Remote working ‘boosting managerialism’ in academia

Move online may have been green but could damage impactful research, THE’s UK Academic Salon hears

五月 12, 2021
Timetable
Source: iStock

The move to remote working has helped universities “accelerate” managerialism and increased time pressure on academics despite the environmental gains, a professor has claimed.

Paul Bates, professor of hydrology at the University of Bristol, said that the pace of academic life had rapidly increased during the pandemic and was squeezing the time needed to produce ground-breaking and impactful research.

Speaking at Times Higher Education’s UK Academic Salon on universities’ role in tackling the climate crisis, Professor Bates said that the switch to online meetings and cut in international travel had forced environmentally beneficial changes that might have taken “years, if not decades” to achieve otherwise.

“The downside to…working online is I think the pace of academic life has sped up an awful lot. I think people are under quite a lot of pressure. There’s no downtime between meetings and emails, and just the whole pace of activity has ramped up,” he said.

“In disconnecting people physically, that’s helped universities accelerate a process of being more managerialist and more centralised and…more bureaucracy-driven. And nobody is really taking control or having an overview of what time pressures we’re putting our academics under.”

Professor Bates, who is also associate director of impact and innovation at Bristol’s Cabot Institute for the Environment, added that online working meant “we’ve got something that’s lower carbon but I’m not necessarily sure that it’s turned out to be better for our work-life balance.
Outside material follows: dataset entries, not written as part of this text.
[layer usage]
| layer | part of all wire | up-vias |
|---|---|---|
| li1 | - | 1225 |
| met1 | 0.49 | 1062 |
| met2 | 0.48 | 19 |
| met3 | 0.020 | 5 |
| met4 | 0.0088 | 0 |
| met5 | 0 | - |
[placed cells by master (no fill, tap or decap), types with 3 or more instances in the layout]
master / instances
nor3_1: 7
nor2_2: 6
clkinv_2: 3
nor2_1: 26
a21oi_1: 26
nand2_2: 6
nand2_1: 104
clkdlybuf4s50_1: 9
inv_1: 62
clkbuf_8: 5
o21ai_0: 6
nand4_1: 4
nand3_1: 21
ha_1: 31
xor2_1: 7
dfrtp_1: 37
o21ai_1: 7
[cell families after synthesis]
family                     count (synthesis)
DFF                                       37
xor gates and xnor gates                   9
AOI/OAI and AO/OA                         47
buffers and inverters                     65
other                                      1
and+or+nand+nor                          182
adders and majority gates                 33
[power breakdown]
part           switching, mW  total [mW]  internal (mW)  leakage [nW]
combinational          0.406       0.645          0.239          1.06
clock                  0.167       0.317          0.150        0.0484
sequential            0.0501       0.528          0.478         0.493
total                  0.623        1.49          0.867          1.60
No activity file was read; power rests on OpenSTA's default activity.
It’s probably worse.”

Alyssa Gilbert, director of policy and translation at Imperial College London’s Grantham Institute for Climate Change and the Environment, told the session that universities were becoming better at collaborating with policymakers in areas such as climate change.

But given the increasing pressures in academia, she called for a “better way of recognising the time that academics spend on this kind of activity” through the use of promotion criteria and funding.

“The impact agenda needs to have a value on it and that’s either set by the institution or else helped by the funding framework, so if that is something that people want to get engaged in can spend their time on it,” she said.

Meanwhile, the session – titled “Roadmap to COP26: How do we solve our next global crisis?” – also heard how UK universities should “grasp the opportunity” of the country hosting the United Nations climate change conference later this year to push the case for research investment.

“It is too easy to fall into a trap and believe that the solutions…and the expertise that we’ll need to tackle climate change and all of its consequences can suddenly materialise on demand as a result of isolated initiatives or policy decisions,” said Chris Pearce, vice-principal of research at the University of Glasgow, based in the same city where COP26 will be held.

“Sustained investment in academic research should not be seen as a compromise at a time of fiscal challenge. A strong research base [and] strong academic disciplines that then underpin strategic R&D programmes for tackling climate change are all part of the solution for driving economic recovery.”